■ Stored data ■
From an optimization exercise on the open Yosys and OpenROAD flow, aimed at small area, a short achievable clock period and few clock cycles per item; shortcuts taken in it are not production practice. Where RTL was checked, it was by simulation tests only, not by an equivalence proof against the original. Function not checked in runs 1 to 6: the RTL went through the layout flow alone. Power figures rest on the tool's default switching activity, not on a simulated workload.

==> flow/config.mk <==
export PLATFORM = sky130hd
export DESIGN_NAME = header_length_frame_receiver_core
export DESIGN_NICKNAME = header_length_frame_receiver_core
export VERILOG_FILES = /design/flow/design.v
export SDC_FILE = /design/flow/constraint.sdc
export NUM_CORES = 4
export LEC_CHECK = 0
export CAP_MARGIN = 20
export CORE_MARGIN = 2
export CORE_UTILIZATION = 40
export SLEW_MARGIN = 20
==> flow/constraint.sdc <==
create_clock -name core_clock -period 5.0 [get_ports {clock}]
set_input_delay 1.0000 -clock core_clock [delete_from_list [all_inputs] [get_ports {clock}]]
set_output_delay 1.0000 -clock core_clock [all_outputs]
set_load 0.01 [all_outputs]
--
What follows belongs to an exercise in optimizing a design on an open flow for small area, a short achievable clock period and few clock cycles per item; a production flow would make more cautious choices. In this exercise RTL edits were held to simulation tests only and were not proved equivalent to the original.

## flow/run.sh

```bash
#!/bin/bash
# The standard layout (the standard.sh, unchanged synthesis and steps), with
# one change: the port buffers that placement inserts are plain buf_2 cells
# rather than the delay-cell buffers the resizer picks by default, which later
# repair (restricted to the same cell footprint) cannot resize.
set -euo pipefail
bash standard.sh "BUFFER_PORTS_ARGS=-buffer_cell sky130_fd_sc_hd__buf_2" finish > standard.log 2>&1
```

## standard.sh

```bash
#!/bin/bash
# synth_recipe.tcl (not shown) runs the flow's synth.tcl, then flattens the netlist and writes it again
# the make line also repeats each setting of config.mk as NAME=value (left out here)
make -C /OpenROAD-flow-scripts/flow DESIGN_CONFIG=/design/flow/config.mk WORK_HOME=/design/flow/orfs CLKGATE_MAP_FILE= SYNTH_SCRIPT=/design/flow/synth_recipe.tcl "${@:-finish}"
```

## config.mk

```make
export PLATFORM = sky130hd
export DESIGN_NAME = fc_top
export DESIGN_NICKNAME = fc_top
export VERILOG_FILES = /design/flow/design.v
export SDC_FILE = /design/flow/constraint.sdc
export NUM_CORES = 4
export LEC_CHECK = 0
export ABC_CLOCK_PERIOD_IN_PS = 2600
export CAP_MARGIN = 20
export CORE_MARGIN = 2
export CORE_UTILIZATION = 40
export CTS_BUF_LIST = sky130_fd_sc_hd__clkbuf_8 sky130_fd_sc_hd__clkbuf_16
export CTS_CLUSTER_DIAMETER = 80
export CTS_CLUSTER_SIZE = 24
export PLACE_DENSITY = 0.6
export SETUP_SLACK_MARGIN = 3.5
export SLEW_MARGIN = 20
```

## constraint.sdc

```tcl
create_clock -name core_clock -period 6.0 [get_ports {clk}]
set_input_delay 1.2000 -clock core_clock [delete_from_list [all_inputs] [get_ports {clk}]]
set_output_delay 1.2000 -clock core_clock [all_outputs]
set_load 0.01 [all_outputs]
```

■ EXERCISE DIRECTIONS ■
Using the data above, report how many lines include the string "buffers" and add nothing to the number.

■ TASK OUTPUT ■
2